‘You’re joking,’ Landy said.
She turned her head slowly round and looked directly at him. ‘Why should I joke?’ she asked. Her face was bright, her eyes round and bright as two diamonds.
‘He couldn’t possibly be moved.’
‘I don’t see why not.’
‘This is an experiment, Mrs Pearl.’
‘It’s my husband, Dr Landy.’
A funny little nervous half-smile appeared on Landy’s mouth. ‘Well …’ he said.
‘It is my husband, you know.’ There was no anger in her voice. She spoke quietly, as though merely reminding him of a simple fact.
‘That’s rather a tricky point,’ Landy said, wetting his lips. ‘You’re a widow now, Mrs Pearl. I think you must resign yourself to that fact.’
She turned away suddenly from the table and crossed over to the window. ‘I mean it,’ she said, fishing in her bag for a cigarette. ‘I want him back.’
Landy watched her as she put the cigarette between her lips and lit it. Unless he were very much mistaken, there was something a bit odd about this woman, he thought. She seemed almost pleased to have her husband over there in the basin.
He tried to imagine what his own feelings would be if it were his wife’s brain lying there and her eye staring up at him out of that capsule.
He wouldn’t like it.
‘Shall we go back to my room now?’ he said.

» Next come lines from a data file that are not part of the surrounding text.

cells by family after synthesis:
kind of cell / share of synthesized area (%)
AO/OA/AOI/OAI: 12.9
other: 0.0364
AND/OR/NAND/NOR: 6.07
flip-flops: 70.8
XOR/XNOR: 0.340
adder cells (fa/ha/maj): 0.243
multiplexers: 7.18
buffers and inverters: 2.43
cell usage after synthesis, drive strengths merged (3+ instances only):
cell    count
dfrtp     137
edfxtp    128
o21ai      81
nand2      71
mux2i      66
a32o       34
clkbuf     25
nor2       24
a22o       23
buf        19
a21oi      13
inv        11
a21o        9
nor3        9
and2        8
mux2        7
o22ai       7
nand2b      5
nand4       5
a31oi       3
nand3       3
**src/rtl/gfx_pkg.sv**
```systemverilog
// Shared definitions for the rectangle command front-end: command layout,
// screen defaults, opcodes and the issue FSM encoding.
package gfx_pkg;

  localparam int CMD_W    = 51;
  localparam int OP_BIT   = 50;
  localparam int TLX_LSB  = 40;
  localparam int TLX_W    = 10;
  localparam int TLY_LSB  = 31;
  localparam int TLY_W    = 9;
  localparam int BRX_LSB  = 21;
  localparam int BRX_W    = 10;
  localparam int BRY_LSB  = 12;
  localparam int BRY_W    = 9;
  localparam int ARG_LSB  = 0;
  localparam int ARG_W    = 12;

  localparam int SCREEN_W = 640;
  localparam int SCREEN_H = 480;

  localparam logic OP_FILL = 1'b0;
  localparam logic OP_DRAW = 1'b1;

  typedef enum logic [1:0] {
    ST_IDLE = 2'd0,
    ST_RUN  = 2'd1,
    ST_GAP  = 2'd2
  } issue_state_t;

  // Field order mirrors the 51-bit command word, MSB first.
  typedef struct packed {
    logic             opcode;
    logic [TLX_W-1:0] tl_x;
    logic [TLY_W-1:0] tl_y;
    logic [BRX_W-1:0] br_x;
    logic [BRY_W-1:0] br_y;
    logic [ARG_W-1:0] arg;
  } gfx_cmd_t;

  function automatic logic cmd_in_bounds(input gfx_cmd_t c, input int w, input int h);
    return (c.tl_x <= c.br_x) && (c.tl_y <= c.br_y) &&
           (int'(c.br_x) < w) && (int'(c.br_y) < h);
  endfunction

endpackage

```
**src/rtl/gfx_cmd_fifo.sv**
```systemverilog
// Synchronous command FIFO; DEPTH must be a power of two so the pointers
// wrap naturally. Head word is visible combinationally for a same-cycle pop.
module gfx_cmd_fifo
  import gfx_pkg::*;
#(
  parameter int DEPTH = 4,
  localparam int AW   = $clog2(DEPTH)
) (
  input  logic             clk,
  input  logic             rst,
  input  logic             push,
  input  logic [CMD_W-1:0] din,
  input  logic             pop,
  output logic [CMD_W-1:0] dout,
  output logic             full,
  output logic             empty,
  output logic [AW:0]      count
);

  logic [CMD_W-1:0] r_mem [DEPTH];
  logic [AW-1:0]    r_wr_ptr;
  logic [AW-1:0]    r_rd_ptr;
  logic [AW:0]      r_count;
  logic             w_push;
  logic             w_pop;

  assign full   = (r_count == (AW+1)'(DEPTH));
  assign empty  = (r_count == '0);
  assign count  = r_count;
  assign dout   = r_mem[r_rd_ptr];
  assign w_push = push && !full;
  assign w_pop  = pop && !empty;

  always_ff @(posedge clk) begin
    if (rst) begin
      r_wr_ptr <= '0;
      r_rd_ptr <= '0;
      r_count  <= '0;
    end else begin
      if (w_push) r_wr_ptr <= r_wr_ptr + 1'b1;
      if (w_pop)  r_rd_ptr <= r_rd_ptr + 1'b1;
      case ({w_push, w_pop})
        2'b10:   r_count <= r_count + 1'b1;
        2'b01:   r_count <= r_count - 1'b1;
        default: r_count <= r_count;
      endcase
    end
  end

  // Storage carries no reset; only the pointers define what is valid.
  always_ff @(posedge clk) begin
    if (w_push) r_mem[r_wr_ptr] <= din;
  end

endmodule

```
**src/rtl/gfx_cmd_scheduler.sv**
```systemverilog
// Two-requester rectangle command front-end: round-robin accept, bounds
// validation, FIFO buffering and en/finish issue to the graphics processor.
module gfx_cmd_scheduler
  import gfx_pkg::*;
#(
  parameter int WIDTH  = SCREEN_W,
  parameter int HEIGHT = SCREEN_H,
  parameter int DEPTH  = 4
) (
  input  logic             clk,
  input  logic             rst,
  input  logic             s0_valid,
  output logic             s0_ready,
  input  logic [CMD_W-1:0] s0_cmd,
  input  logic             s1_valid,
  output logic             s1_ready,
  input  logic [CMD_W-1:0] s1_cmd,
  input  logic             hold,
  output logic             gp_en,
  output logic             gp_opcode,
  output logic [9:0]       gp_tl_x,
  output logic [8:0]       gp_tl_y,
  output logic [9:0]       gp_br_x,
  output logic [8:0]       gp_br_y,
  output logic [11:0]      gp_arg,
  input  logic             gp_finish,
  output logic             busy,
  output logic             err_drop,
  output logic [7:0]       drop_count
);

  localparam int AW = $clog2(DEPTH);

  issue_state_t r_state;
  gfx_cmd_t     r_gp_cmd;
  logic         r_gp_en;
  logic         r_busy;
  logic         r_last_grant;
  logic         r_err_drop;
  logic [7:0]   r_drop_count;

  logic         w_grant0;
  logic         w_grant1;
  logic         w_accept;
  gfx_cmd_t     w_cmd;
  logic         w_cmd_ok;
  logic         w_push;
  logic         w_drop;
  logic         w_launch;
  logic         w_run_next;
  logic         w_full;
  logic         w_empty;
  logic [AW:0]  w_count;
  logic [AW:0]  w_count_next;
  logic [CMD_W-1:0] w_head;

  // r_last_grant = 1 means requester 1 was served last, so requester 0 wins a tie.
  assign w_grant0 = s0_valid && (!s1_valid || r_last_grant);
  assign w_grant1 = s1_valid && (!s0_valid || !r_last_grant);
  assign s0_ready = !w_full && w_grant0;
  assign s1_ready = !w_full && w_grant1;

  assign w_accept = s0_ready || s1_ready;
  assign w_cmd    = gfx_cmd_t'(s1_ready ? s1_cmd : s0_cmd);
  assign w_cmd_ok = cmd_in_bounds(w_cmd, WIDTH, HEIGHT);
  assign w_push   = w_accept && w_cmd_ok;
  assign w_drop   = w_accept && !w_cmd_ok;

  assign w_launch     = ((r_state == ST_IDLE) || (r_state == ST_GAP)) && !w_empty && !hold;
  assign w_run_next   = w_launch || ((r_state == ST_RUN) && !gp_finish);
  assign w_count_next = w_count + (AW+1)'(w_push) - (AW+1)'(w_launch);

  gfx_cmd_fifo #(
    .DEPTH (DEPTH)
  ) u_fifo (
    .clk   (clk),
    .rst   (rst),
    .push  (w_push),
    .din   (w_cmd),
    .pop   (w_launch),
    .dout  (w_head),
    .full  (w_full),
    .empty (w_empty),
    .count (w_count)
  );

  always_ff @(posedge clk) begin
    if (rst) begin
      r_state  <= ST_IDLE;
      r_gp_en  <= 1'b0;
      r_gp_cmd <= '0;
      r_busy   <= 1'b0;
    end else begin
      r_busy <= (w_count_next != '0) || w_run_next;
      case (r_state)
        ST_IDLE, ST_GAP: begin
          if (w_launch) begin
            r_gp_cmd <= gfx_cmd_t'(w_head);
            r_gp_en  <= 1'b1;
            r_state  <= ST_RUN;
          end else begin
            r_state  <= ST_IDLE;
          end
        end
        ST_RUN: begin
          if (gp_finish) begin
            r_gp_en <= 1'b0;
            r_state <= ST_GAP;
          end
        end
        default: begin
          r_gp_en <= 1'b0;
          r_state <= ST_IDLE;
        end
      endcase
    end
  end

  always_ff @(posedge clk) begin
    if (rst) begin
      r_last_grant <= 1'b1;
      r_err_drop   <= 1'b0;
      r_drop_count <= '0;
    end else begin
      if (w_accept) r_last_grant <= s1_ready;
      if (w_drop) begin
        r_err_drop <= 1'b1;
        if (r_drop_count != 8'hFF) r_drop_count <= r_drop_count + 8'd1;
      end
    end
  end

  assign gp_en      = r_gp_en;
  assign gp_opcode  = r_gp_cmd.opcode;
  assign gp_tl_x    = r_gp_cmd.tl_x;
  assign gp_tl_y    = r_gp_cmd.tl_y;
  assign gp_br_x    = r_gp_cmd.br_x;
  assign gp_br_y    = r_gp_cmd.br_y;
  assign gp_arg     = r_gp_cmd.arg;
  assign busy       = r_busy;
  assign err_drop   = r_err_drop;
  assign drop_count = r_drop_count;

endmodule

```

She was standing by the window, apparently quite calm and relaxed, puffing her cigarette.
‘Yes, all right.’
On her way past the table she stopped and leaned over the basin once more. ‘Mary’s leaving now, sweetheart,’ she said. ‘And don’t you worry about a single thing, you understand? We’re going to get you right back home where we can look after you properly just as soon as we possibly can. And listen, dear …’ At this point she paused and carried the cigarette to her lips, intending to take a puff.
Instantly the eye flashed.
She was looking straight into it at the time, and right in the centre of it she saw a tiny but brilliant flash of light, and the pupil contracted into a minute black pinpoint of absolute fury.
At first she didn’t move. She stood bending over the basin, holding the cigarette up to her mouth, watching the eye.
Then very slowly, deliberately, she put the cigarette between her lips and took a long suck. She inhaled deeply, and she held the smoke inside her lungs for three or four seconds; then suddenly, whoosh, out it came through her nostrils in two thin jets which struck the water in the basin and billowed out over the surface in a thick blue cloud, enveloping the eye.
Landy was over by the door, with his back to her, waiting. ‘Come on, Mrs Pearl,’ he called.
‘Don’t look so cross, William,’ she said softly. ‘It isn’t any good looking cross.’
Landy turned his head to see what she was doing.
‘Not any more it isn’t,’ she whispered. ‘Because from now on, my pet, you’re going to do just exactly what Mary tells you. Do you understand that?’
‘Mrs Pearl,’ Landy said, moving towards her.
‘So don’t be a naughty boy again, will you, my precious,’ she said, taking another pull at the cigarette. ‘Naughty boys are liable to get punished most severely nowadays, you ought to know that.’
Landy was beside her now, and he took her by the arm and began drawing her firmly but gently away from the table.